Insulin-like growth factor-binding protein-1 (IGFBP-1) is one of six soluble binding proteins that regulate the actions of the insulin-like growth factors (IGFs). Liver is the major source of IGFBP-1 in non-pregnant humans. In normal physiology, IGFBP-1 transcription is potently inhibited by insulin and serum levels are limited by a rapid clearance rate. Elevated levels of IGFBP-1 in liver disease have been attributed to insulin resistance; however, the relationships between these analytes have not been defined. We studied insulin, proinsulin and IGFBP-1 in normal subjects (NL, N=47, 43 ± 12 yr), cirrhosis (CIR, N=29, 54 ± 14 yr), hepatocellular carcinoma (HCC, N=42, 61 ± 11 yr), and other liver tumors (TUM, N=8, 60 ± 17 yr). All three analytes were significantly increased in liver disease (mean ± SEM; p-values relative to normals): IGFBP-1 (NL 24 ± 4 ng/ml; CIR 235 ± 53, p<0.0001; HCC 505 ± 105, p<0.0001; TUM 118 ± 36, p<0.0001), insulin (NL 72 ± 4 pM; CIR 261 ± 62, p<0.0002; HCC 180 ± 25, p<0.0001; TUM 189 ± 58, p<0.0001), proinsulin (NL 6.5 ± 0.7 pM; CIR 36.8 ± 7.7, p<0.0001; HCC 26.2 ± 3.8, p<0.0001; TUM 32.1 ± 9.7, p<0.0001). The ratio of proinsulin to insulin was also significantly elevated in liver disease. A typical curvilinear inverse relationship of insulin and IGFBP-1 was observed, but was shifted several fold higher for the liver disease groups. Our results demonstrate that insulin and proinsulin are elevated in liver disease. However, these elevations are paradoxically accompanied by elevated IGFBP-1 levels, indicating disruption of normal regulatory mechanisms. IGFBP-1 is postulated to play a dynamic role in metabolic substrate utilization via regulation of free IGF. Therefore, inappropriate elevation of IGFBP-1 could play an important role in the metabolic disturbances associated with liver disease.

Introduction

Insulin-like growth factor-binding protein-1 (IGFBP-1) is one of six soluble binding proteins that regulate the actions of the insulin-like growth factors (IGFs) [1], [2]. Liver is the major source of IGFBP-1 in non-pregnant humans. In normal physiology, IGFBP-1 is present almost exclusively in the serum compartment and has a rapid clearance rate (T1/2∼10 min) [3]. Serum levels are regulated primarily via insulin inhibition of IGFBP-1 transcription and are dynamically and inversely related to estimates of the free fraction of IGF-1 [2], indicating that IGFBP-1 may regulate the metabolic actions of this growth factor in the circulation. In addition, infusion of IGFBP-1 into rats leads to increased serum glucose concentrations [3], supporting the hypothesis that IGFBP-1 may be involved in glucose counter-regulation perhaps by regulating the insulin-like actions of circulating free IGF-I.
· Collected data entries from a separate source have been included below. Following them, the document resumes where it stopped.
<file path="src/rtl/midi_pkg.sv">
// midi_pkg: shared definitions for the MIDI voice table.
//   - MIDI status nibbles and the All Notes Off controller number
//   - voice_t: one voice slot, {note, velocity}
//   - parse_state_t: byte parser states
package midi_pkg;

  localparam logic [3:0] STATUS_NOTE_OFF  = 4'h8;
  localparam logic [3:0] STATUS_NOTE_ON   = 4'h9;
  localparam logic [3:0] STATUS_CC        = 4'hB;
  localparam logic [6:0] CC_ALL_NOTES_OFF = 7'd123;

  typedef struct packed {
    logic [7:0] note;
    logic [7:0] velocity;
  } voice_t;

  typedef enum logic [1:0] {
    WAIT_STATUS,
    WAIT_DATA1,
    WAIT_DATA2,
    APPLY
  } parse_state_t;

endpackage

</file>
<file path="src/rtl/midi_voice_finder.sv">
// midi_voice_finder: combinational slot search over the voice table.
// Optional feature macro: MIDI_VOICE_STEAL_EN (adds age input, oldest index).
// Ports:
//   notes_i       note field of every slot, slot i at [8*i +: 8]
//   on_i          slot active flags
//   note_i        note being searched for
//   age_i         3-bit age per slot, slot i at [3*i +: 3]   (steal build only)
//   match_valid_o/match_idx_o   an active slot holds note_i, and which one
//   free_valid_o/free_idx_o     lowest-index inactive slot
//   oldest_idx_o  largest age, lowest index on a tie         (steal build only)
module midi_voice_finder #(
  parameter int NUM_VOICES = 5,
  parameter int IDX_W      = 3
) (
  input  logic [8*NUM_VOICES-1:0] notes_i,
  input  logic [NUM_VOICES-1:0]   on_i,
  input  logic [7:0]              note_i,
`ifdef MIDI_VOICE_STEAL_EN
  input  logic [3*NUM_VOICES-1:0] age_i,
  output logic [IDX_W-1:0]        oldest_idx_o,
`endif
  output logic                    match_valid_o,
  output logic [IDX_W-1:0]        match_idx_o,
  output logic                    free_valid_o,
  output logic [IDX_W-1:0]        free_idx_o
);

  // Descending scan so the lowest matching/free index wins.
  always_comb begin
    match_valid_o = 1'b0;
    match_idx_o   = '0;
    free_valid_o  = 1'b0;
    free_idx_o    = '0;
    for (int i = NUM_VOICES - 1; i >= 0; i--) begin
      if (on_i[i] && (notes_i[8*i +: 8] == note_i)) begin
        match_valid_o = 1'b1;
        match_idx_o   = IDX_W'(i);
      end
      if (!on_i[i]) begin
        free_valid_o = 1'b1;
        free_idx_o   = IDX_W'(i);
      end
    end
  end

`ifdef MIDI_VOICE_STEAL_EN
  logic [2:0] best_age;

  // Strict compare keeps the lowest index on equal ages.
  always_comb begin
    best_age     = age_i[2:0];
    oldest_idx_o = '0;
    for (int i = 1; i < NUM_VOICES; i++) begin
      if (age_i[3*i +: 3] > best_age) begin
        best_age     = age_i[3*i +: 3];
        oldest_idx_o = IDX_W'(i);
      end
    end
  end
`endif

endmodule

</file>
<file path="src/rtl/midi_voice_table.sv">
// midi_voice_table: parses a raw MIDI byte stream into note events and keeps
// a NUM_VOICES-slot {note, velocity} table for the waveform combiner.
// Optional feature macro: MIDI_VOICE_STEAL_EN (age-based voice stealing).
// Ports:
//   clk_in, rst_in (async, active low)
//   midi_byte_in/midi_byte_valid_in   byte from the UART receiver
//   midi_byte_ready_out               low only during the APPLY cycle
//   overrun_out                       sticky, byte offered while not ready
//   on_array_out                      slot active flags
//   midi_burst_data_out               slot i = {note, velocity} at [16*i +: 16]
//   midi_burst_change_out             one-cycle pulse on any table change
//
// state       | meaning
// WAIT_STATUS | idle; data bytes start a message only under running status
// WAIT_DATA1  | status accepted, expecting note / controller number
// WAIT_DATA2  | expecting velocity / controller value
// APPLY       | one cycle: update table, byte input not ready
module midi_voice_table
  import midi_pkg::*;
#(
  parameter int         NUM_VOICES   = 5,
  parameter logic [3:0] MIDI_CHANNEL = 4'd0
) (
  input  logic                       clk_in,
  input  logic                       rst_in,
  input  logic [7:0]                 midi_byte_in,
  input  logic                       midi_byte_valid_in,
  output logic                       midi_byte_ready_out,
  output logic                       overrun_out,
  output logic [NUM_VOICES-1:0]      on_array_out,
  output logic [16*NUM_VOICES-1:0]   midi_burst_data_out,
  output logic                       midi_burst_change_out
);

  localparam int IDX_W = (NUM_VOICES > 1) ? $clog2(NUM_VOICES) : 1;

  parse_state_t                  state_q;
  logic                          rs_valid_q;
  logic [3:0]                    rs_type_q;
  logic [6:0]                    data1_q, data2_q;
  voice_t [NUM_VOICES-1:0]       voices_q;
  logic [NUM_VOICES-1:0]         on_q;
  logic                          change_q, overrun_q, ready_q;

  logic [8*NUM_VOICES-1:0]       notes_flat;
  logic                          match_valid, free_valid;
  logic [IDX_W-1:0]              match_idx, free_idx;
  logic                          alloc_en;
  logic [IDX_W-1:0]              alloc_idx;

  always_comb begin
    notes_flat = '0;
    for (int i = 0; i < NUM_VOICES; i++) notes_flat[8*i +: 8] = voices_q[i].note;
  end

  logic [7:0] note_cur;
  assign note_cur = {1'b0, data1_q};

`ifdef MIDI_VOICE_STEAL_EN
  logic [2:0]              age_q [NUM_VOICES];
  logic [3*NUM_VOICES-1:0] age_flat;
  logic [IDX_W-1:0]        oldest_idx;

  always_comb begin
    age_flat = '0;
    for (int i = 0; i < NUM_VOICES; i++) age_flat[3*i +: 3] = age_q[i];
  end
`endif

  midi_voice_finder #(.NUM_VOICES(NUM_VOICES), .IDX_W(IDX_W)) u_finder (
    .notes_i       (notes_flat),
    .on_i          (on_q),
    .note_i        (note_cur),
`ifdef MIDI_VOICE_STEAL_EN
    .age_i         (age_flat),
    .oldest_idx_o  (oldest_idx),
`endif
    .match_valid_o (match_valid),
    .match_idx_o   (match_idx),
    .free_valid_o  (free_valid),
    .free_idx_o    (free_idx)
  );

  logic is_status, is_realtime, status_accept;
  logic is_note_on, is_note_off, is_cc, note_on_vel, note_release;

  assign is_status     = midi_byte_in[7];
  assign is_realtime   = (midi_byte_in[7:3] == 5'b11111);
  assign status_accept = (midi_byte_in[3:0] == MIDI_CHANNEL) &&
                         ((midi_byte_in[7:4] == STATUS_NOTE_OFF) ||
                          (midi_byte_in[7:4] == STATUS_NOTE_ON)  ||
                          (midi_byte_in[7:4] == STATUS_CC));

  assign is_note_on   = (rs_type_q == STATUS_NOTE_ON);
  assign is_note_off  = (rs_type_q == STATUS_NOTE_OFF);
  assign is_cc        = (rs_type_q == STATUS_CC);
  assign note_on_vel  = is_note_on && (data2_q != 7'd0);
  assign note_release = is_note_off || (is_note_on && (data2_q == 7'd0));

  // With stealing a note-on can always be placed; without it a full table drops it.
`ifdef MIDI_VOICE_STEAL_EN
  assign alloc_en  = note_on_vel && !match_valid;
  assign alloc_idx = free_valid ? free_idx : oldest_idx;
`else
  assign alloc_en  = note_on_vel && !match_valid && free_valid;
  assign alloc_idx = free_idx;
`endif

  always_ff @(posedge clk_in or negedge rst_in) begin
    if (!rst_in) begin
      state_q    <= WAIT_STATUS;
      rs_valid_q <= 1'b0;
      rs_type_q  <= 4'h0;
      data1_q    <= 7'd0;
      data2_q    <= 7'd0;
      voices_q   <= '0;
      on_q       <= '0;
      change_q   <= 1'b0;
      overrun_q  <= 1'b0;
      ready_q    <= 1'b1;
`ifdef MIDI_VOICE_STEAL_EN
      for (int i = 0; i < NUM_VOICES; i++) age_q[i] <= 3'd0;
`endif
    end else begin
      change_q <= 1'b0;
      if (midi_byte_valid_in && !ready_q) overrun_q <= 1'b1;

      if (state_q == APPLY) begin
        state_q <= WAIT_STATUS;
        ready_q <= 1'b1;
        if (note_on_vel && match_valid) begin
          voices_q[match_idx].velocity <= {1'b0, data2_q};
          change_q                     <= 1'b1;
        end else if (alloc_en) begin
          voices_q[alloc_idx].note     <= note_cur;
          voices_q[alloc_idx].velocity <= {1'b0, data2_q};
          on_q[alloc_idx]              <= 1'b1;
          change_q                     <= 1'b1;
`ifdef MIDI_VOICE_STEAL_EN
          for (int i = 0; i < NUM_VOICES; i++) begin
            if (IDX_W'(i) == alloc_idx) age_q[i] <= 3'd0;
            else if (on_q[i] && (age_q[i] != 3'd7)) age_q[i] <= age_q[i] + 3'd1;
          end
`endif
        end else if (note_release && match_valid) begin
          voices_q[match_idx] <= '0;
          on_q[match_idx]     <= 1'b0;
          change_q            <= 1'b1;
        end else if (is_cc && (data1_q == CC_ALL_NOTES_OFF)) begin
          voices_q <= '0;
          on_q     <= '0;
          change_q <= 1'b1;
        end
      end else if (midi_byte_valid_in) begin
        if (is_status) begin
          // Real-time bytes pass through without touching parser state.
          if (!is_realtime) begin
            if (status_accept) begin
              rs_valid_q <= 1'b1;
              rs_type_q  <= midi_byte_in[7:4];
              state_q    <= WAIT_DATA1;
            end else begin
              rs_valid_q <= 1'b0;
              state_q    <= WAIT_STATUS;
            end
          end
        end else begin
          case (state_q)
            WAIT_STATUS: begin
              if (rs_valid_q) begin
                data1_q <= midi_byte_in[6:0];
                state_q <= WAIT_DATA2;
              end
            end
            WAIT_DATA1: begin
              data1_q <= midi_byte_in[6:0];
              state_q <= WAIT_DATA2;
            end
            WAIT_DATA2: begin
              data2_q <= midi_byte_in[6:0];
              state_q <= APPLY;
              ready_q <= 1'b0;
            end
            default: ;
          endcase
        end
      end
    end
  end

  assign midi_byte_ready_out   = ready_q;
  assign overrun_out           = overrun_q;
  assign on_array_out          = on_q;
  assign midi_burst_data_out   = voices_q;
  assign midi_burst_change_out = change_q;

endmodule

</file>
<file path="config.mk">
export PLATFORM = sky130hd
export DESIGN_NAME = midi_voice_table
export DESIGN_NICKNAME = d
export VERILOG_FILES = /design/src/rtl/midi_pkg.sv /design/src/rtl/midi_voice_finder.sv /design/src/rtl/midi_voice_table.sv
export SDC_FILE = /design/constraint.sdc
export NUM_CORES = 1
export LEC_CHECK = 0
export CAP_MARGIN = 10
export CORE_MARGIN = 2
export CORE_UTILIZATION = 38
export CTS_CLUSTER_SIZE = 25
export DETAILED_ROUTE_END_ITERATION = 6
export MAX_ROUTING_LAYER = met4
export PLACE_DENSITY_LB_ADDON = 0.3
export SYNTH_ARGS = -nofsm -noshare
export SYNTH_HDL_FRONTEND = slang
export SYNTH_HIERARCHICAL = 1
export SYNTH_SLANG_ARGS = --single-unit
</file>
<file path="constraint.sdc">
create_clock -name clk_in -period 2.8 [get_ports clk_in]
set_input_delay 0.42 -clock clk_in [delete_from_list [all_inputs] [get_ports clk_in]]
set_output_delay 0.42 -clock clk_in [all_outputs]
set_load 0.01 [all_outputs]
</file>
After elaboration in Yosys (flattened, before gate mapping)
Index checks and enable logic that the tools add are counted.
W data, S select, Z words.
{"block": "word_totals", "out_inout_bits": 88, "ff_bits": 109, "elab_cells": 152, "input_bits": 11}
{"block": "op_classes", "n_eq_ne": 20, "n_mux": 61, "reduce_logical": 39, "n_lt_le_gt_ge": 4, "n_bitwise": 9}
{"operator": "$mux W80", "n": 4}
{"operator": "$bwmux W80", "n": 3}
{"operator": "$demux W16 S3", "n": 4}
{"operator": "$and A80 B80 Y80", "n": 1}
{"operator": "$not A80 Y80", "n": 1}
{"operator": "$eq A8 B7 Y1", "n": 5}
{"operator": "$mux W16", "n": 2}
{"operator": "$mux W3", "n": 10}
{"operator": "$eq A4 B4 Y1 const B", "n": 6}
{"operator": "$mux W1", "n": 23}
{"operator": "$logic_and A1 B1 Y1", "n": 16}
{"operator": "$mux W8", "n": 2}
{"operator": "$mux W5", "n": 3}
{"operator": "$pmux W7 S2", "n": 1}
{"operator": "$reduce_and A4 Y1", "n": 3}
{"operator": "$mux W2", "n": 5}
{"operator": "$reduce_and A5 Y1", "n": 2}
{"operator": "$lt A3 B4 Y1 const B", "n": 2}
{"operator": "$eq A7 B7 Y1 const B", "n": 1}
{"operator": "$logic_not A7 Y1", "n": 1}
{"operator": "$mux W7", "n": 1}
{"operator": "$reduce_bool A7 Y1", "n": 1}
{"operator": "$demux W1 S3", "n": 2}
{"operator": "$ge A3 B1 Y1 const B", "n": 2}
{"operator": "22 further kinds", "n": 32}

Longest topological paths before layout
{"block": "depth", "ltp_word": 16, "ltp_mapped": 12, "ltp_nobuf": 10}

Hierarchy
The synthesis kept the hierarchy.
{"mod": "midi_voice_table", "instances": 1, "cells_per_inst": 421, "area_per_inst_um2": 4919.7, "seq_area_each_um2": 2728.9}
{"mod": "midi_voice_finder", "instances": 1, "cells_per_inst": 81, "area_per_inst_um2": 618.1, "seq_area_each_um2": 0.0}

Worst setup path after synthesis
No wires, ideal clock.
{"block": "synth_path", "kind": "register to register", "start": "register data1_q[6]", "end": "register voices_q, in the netlist midi_burst_data_out[32]", "setup_slack_ns": -0.207, "setup_ns": 0.068, "arrival_ns": 2.939, "required_ns": 2.732, "n_path_buf": 1, "synth_period_minus_slack_ns": 3.007, "stages_incl_launch_ff": 12, "cell_sequence": "dfrtp_1 > buf_6 > xor2_1 > nor4_1 > nand4_1 > nor2b_4 > nor3_2 > inv_1 > nor3_1 > o221ai_1 > a211oi_1 > a22o_1"}
{"block": "synth_via", "word_cells_on_any_way": 42, "cone_classes": "order compare (2); eq/ne (6); mux (18); bitwise (2); reduce/logical (14)"}
{"item": "start, declared", "line_no": "midi_voice_table.sv:40", "text": "logic [6:0] data1_q, data2_q;"}
{"item": "start signal, assigned", "line_no": "midi_voice_table.sv:171", "text": "data1_q <= midi_byte_in[6:0];"}
{"item": "start signal, assigned", "line_no": "midi_voice_table.sv:176", "text": "data1_q <= midi_byte_in[6:0];"}
{"item": "$eq A8 B7 Y1", "line_no": "midi_voice_finder.sv:35", "text": "if (on_i[i] && (notes_i[8*i +: 8] == note_i)) begin"}
{"item": "$logic_and A1 B1 Y1", "line_no": "midi_voice_finder.sv:35"}
{"item": "$mux W3 (3 in a row)", "line_no": "midi_voice_finder.sv:35"}
{"item": "$mux W3 *", "line_no": "midi_voice_finder.sv:35"}
{"item": "via match_idx[1]", "line_no": "midi_voice_table.sv:47", "text": "logic [IDX_W-1:0] match_idx, free_idx;"}
{"item": "$lt A3 B4 Y1 (implied by the code) or $ge A3 B1 Y1 (tied branches)", "line_no": "midi_voice_table.sv:132, midi_voice_table.sv:146"}
{"item": "$logic_and A1 B1 Y1 (implied by the code)", "line_no": "midi_voice_table.sv:132, midi_voice_table.sv:146"}
{"item": "$mux W16 (implied by the code)", "line_no": "midi_voice_table.sv:146", "text": "voices_q[match_idx] <= '0;"}
{"item": "$demux W16 S3", "line_no": "midi_voice_table.sv:146"}
{"item": "$not A80 Y80 (no line)"}
{"item": "$and A80 B80 Y80 (no line)"}
{"item": "$mux W80", "line_no": "midi_voice_table.sv:145", "text": "end else if (note_release && match_valid) begin"}
{"item": "$mux W80", "line_no": "midi_voice_table.sv:134", "text": "end else if (alloc_en) begin"}
{"item": "$mux W80 *", "line_no": "midi_voice_table.sv:131", "text": "if (note_on_vel && match_valid) begin"}
{"item": "end, declared", "line_no": "midi_voice_table.sv:41", "text": "voice_t [NUM_VOICES-1:0] voices_q;"}
The timed path passes the listed nets; every way through them passes the cells marked *.
A chain may end at the register's enable or synchronous reset.

Worst setup path in the final report
{"block": "layout_path", "start": "register data1_q[3]", "end": "register voices_q, in the netlist midi_burst_data_out[67]"}
{"block": "layout_via", "elab_chain_cells": 16, "word_cells_on_any_way": 42, "cone_classes": "order compare (2); eq/ne (6); mux (18); bitwise (2); reduce/logical (14)"}
{"item": "$eq A8 B7 Y1", "line_no": "midi_voice_finder.sv:35"}
{"item": "$logic_and A1 B1 Y1", "line_no": "midi_voice_finder.sv:35"}
{"item": "$mux W3 (4 in a row)", "line_no": "midi_voice_finder.sv:35"}
{"item": "$mux W3 *", "line_no": "midi_voice_finder.sv:35"}
{"item": "via match_idx[2]", "line_no": "midi_voice_table.sv:47"}
{"item": "$lt A3 B4 Y1 (implied by the code) or $ge A3 B1 Y1 (tied branches)", "line_no": "midi_voice_table.sv:132, midi_voice_table.sv:146"}
{"item": "$logic_and A1 B1 Y1 (implied by the code)", "line_no": "midi_voice_table.sv:132, midi_voice_table.sv:146"}
{"item": "$mux W16 (implied by the code)", "line_no": "midi_voice_table.sv:146"}
{"item": "$demux W16 S3", "line_no": "midi_voice_table.sv:146"}
{"item": "$not A80 Y80 (no line)"}
{"item": "$and A80 B80 Y80 (no line)"}
{"item": "$mux W80", "line_no": "midi_voice_table.sv:145"}
{"item": "$mux W80", "line_no": "midi_voice_table.sv:134"}
{"item": "$mux W80 *", "line_no": "midi_voice_table.sv:131"}
Marked as above.

==> impl_metrics.yaml <==
worst_setup_path:
  critPathCapture: "midi_burst_data_out[67]$_DFFE_PN0P_"
  worstSetupPathType: "flop to flop"
  startpoint_type: "flop"
  reg2regPathDepth: 11
  path_max_fanout: 8
  end_kind: "flop"
  crit_start: "data1_q[3]$_DFFE_PN0P_"
  arrival_ps: 3030
  timing.rr.end: "midi_burst_data_out[67]$_DFFE_PN0P_"
  worstPathRequired_ps: 3100
  regToRegSetupSlack_ps: 70
  rr_startpoint: "data1_q[3]$_DFFE_PN0P_"
synth:
  synth_top_area_share_pct: 48.8
  syn_nets: 513
  synth_area_um2: 5540
  ys_warn_count: 6
  synth_edf_count: 0
  yosys-top-cells-area: "dfrtp_1 49%, a22o_1 6.5%, xnor2_1 4.1%"
  async_flop_share_pct: 100
  seq_area_frac_synth_pct: 49.3
  ys_ff_latch: 109
  syn_inst: 502
  synth_area_leader_cell: "dfrtp_1"
  synth_area_per_cell_um2: 11.0
  ys.flop_type: "dfrtp_1"
  synthDistinctLibCells: 72
sta:
  hold_viol: 0
  tightest_slew_ps: 720
  rsz0062_at_grt: "true"
  finClkSkew_ps: 4.19
  drv_slew: 0
  timing.final.crit_share_pct: 97.5
  slew_headroom_pct: 51.7
  fmax_ghz: 0.366
  period_needed_ps: 2730
  setup_viol: 0
global_route:
  antenna_found_initial: 0
  grt_pass1_vias: 4614
  grt_pass1_wl_mm: 25.2
  grt_usage_pct: 21.0
  grt_start_max_net_pins: 50
  overflow: 0
cts:
  h-tree-depth: 3
  cts_tree: "yes"
  numCtsBuffers: 9
  clk_pin_slew_ps: 70
  clk_path_buf_depth: 2
  cts_sinks: 109
  cts-root-buf: "clkbuf_16"
  hold_buffers: 0
  insertion_delay_ps: 360
die:
  initial_core_util_pct: 38.5
  num_rows: 44
  die_width_um: 125
  dieArea_um2: 15600
  ios: 99
  die_height_um: 125
  core_area_um2: 14400
drt:
  routedWlPerCell_um: 18.6
  drc: 0
  viasPerCell: 5.43
  drt_pass1_iterations: 5
  ant_nets: 0
  wirelength_mm: 16.0
  vias: 4661
  drt_iter0_drc: 387
worst_hold_path:
  hold_path_class: "input pin to async pin"
layout:
  final_core_util_pct: 53.8
  final_nets: 680
  n_antenna_cell: 0
  syn_to_final_growth_pct: 39.7
  fin_area_um2: 7740
  drive_gt1_share_pct: 27.9
place:
  dpl_cell_area_um2: 7150
  dp_hpwl_mm: 11.5
  io_buffers: 98
  gp_congestion: 0.915
power:
  p_per_area_nw_per_um2: 597
  ir_worst_vdd_v: 0.000296
  p_leak_uw: 0.00330
outcome:
  status: "completed"
flow_run:
  maxCapViolCount: 0
worst min path at each step:
stage            from                                   to  slack, ps
4_1_cts        rst_in  midi_burst_data_out[42]$_DFFE_PN0P_         30
3_5_place_dp   rst_in  midi_burst_data_out[10]$_DFFE_PN0P_        420
2_1_floorplan  rst_in               data1_q[0]$_DFFE_PN0P_        120
6_report       rst_in  midi_burst_data_out[43]$_DFFE_PN0P_         10
5_1_grt        rst_in  midi_burst_data_out[43]$_DFFE_PN0P_         50
3_3_place_gp   rst_in  midi_burst_data_out[43]$_DFFE_PN0P_        410
layer usage:
layer / vias up / wire length, um / global-route usage, % / share of wire [%]
met4: 0 / 372 / 7.87 / 2.3
met2: 128 / 7940 / 32.8 / 50
li1: 2150 / - / - / -
met5: - / 0 / - / 0
met3: 25 / 798 / 2.66 / 5.0
met1: 2358 / 6890 / 28.3 / 43
cell usage after synthesis (all sizes together) (5+ instances only):
master	count
buf	19
nor2	23
nand2	9
clkbuf	8
dfrtp	108
and2	6
inv	32
o21ai	35
xnor2	26
and3	5
xor2	14
nand3	42
nor3b	6
o211ai	16
a22o	41
a21boi	5
nand4	6
mux2	16
nand2b	5
nor3	15
a21oi	14
logic make-up (layout without fill, tap and decap cells):
group           count (synthesis)  after routing  synth area share [%]
simple gates                  139            139                  14.8
flops                         109            109                  49.3
mux                            16             16                  3.25
compound gates                138            138                  21.1
xor+xnor                       40             40                  6.46
other cells                     1              1                0.0677
buf+inv                        59            231                  5.02
worst max-delay path: stages (launching register included):
cell and delay [ps]:
dfrtp_2 510, xor2_1 220, nor4_2 220, nand4_1 220
buf_4 210, nor4b_4 300, nor3b_2 280, buf_4 150
nand3_1 70, a21oi_1 160, buf_4 180, a22o_1 130
cell usage in the layout (no fill, tap or decap), types with 3 or more instances in the layout:
| master | Yosys | final |
|---|---|---|
| a21o_1 | 3 | 3 |
| dfrtp_1 | 108 | 101 |
| dfrtp_2 | 0 | 7 |
| xor2_1 | 13 | 13 |
| and2_1 | 6 | 6 |
| o21ai_0 | 31 | 24 |
| inv_1 | 32 | 32 |
| a31oi_1 | 3 | 3 |
| nor3_4 | 1 | 3 |
| or2_2 | 3 | 3 |
| nor3_1 | 11 | 7 |
| nand3_2 | 3 | 3 |
| mux2_2 | 16 | 16 |
| a21oi_1 | 11 | 10 |
| and3_1 | 5 | 4 |
| nor3b_1 | 6 | 5 |
| nand2_1 | 8 | 8 |
| o211ai_1 | 4 | 4 |
| xnor2_1 | 26 | 24 |
| o21ai_1 | 3 | 8 |
| a21oi_4 | 2 | 3 |
| buf_4 | 1 | 80 |
| a22o_1 | 41 | 41 |
| nand3_1 | 39 | 38 |
| nand2b_1 | 5 | 3 |
| buf_12 | 0 | 4 |
| nor2_1 | 21 | 18 |
| o211ai_2 | 10 | 10 |
| clkdlybuf4s50_1 | 0 | 97 |
| nand3b_1 | 3 | 3 |
| clkbuf_16 | 0 | 9 |
| a21boi_0 | 5 | 4 |
| nand4b_1 | 3 | 3 |
| nor3_2 | 3 | 5 |
| nor2_2 | 2 | 4 |
| nand4_1 | 6 | 6 |
flip-flops by register name, indices dropped and copies added, names as in the netlist:
register	flops
rs_type_q	4
overrun_out	1
data1_q	7
midi_burst_data_out	80
midi_byte_ready_out	1
state_q	2
on_array_out	5
rs_valid_q	1
data2_q	7
midi_burst_change_out	1
report_power, final:
group,internal [uW],switching (uW)
Clock,726,598
Combinational,640,525
Sequential,1740,395
Total,3100,1520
Serum IGFBP-1 levels are abnormally low in obesity and hyperinsulinemic conditions, and are inversely related to insulin concentrations [2], [4]. Elevated levels of IGFBP-1 have been demonstrated in fasting, malnutrition and insulin deficiency and are probably related to low insulin levels. However, in prolonged critically ill patients, the high serum levels of IGFBP-1 are not affected by intensive insulin therapy despite the lowered blood glucose [5]. IGFBP-1 levels are also elevated in renal failure [6] and in liver diseases [7]. In liver disease, the increased serum IGFBP-1 levels may be due to increased hepatic synthesis [8], although no relationship to hepatic IGFBP-1 mRNA expression has been observed [9], [10].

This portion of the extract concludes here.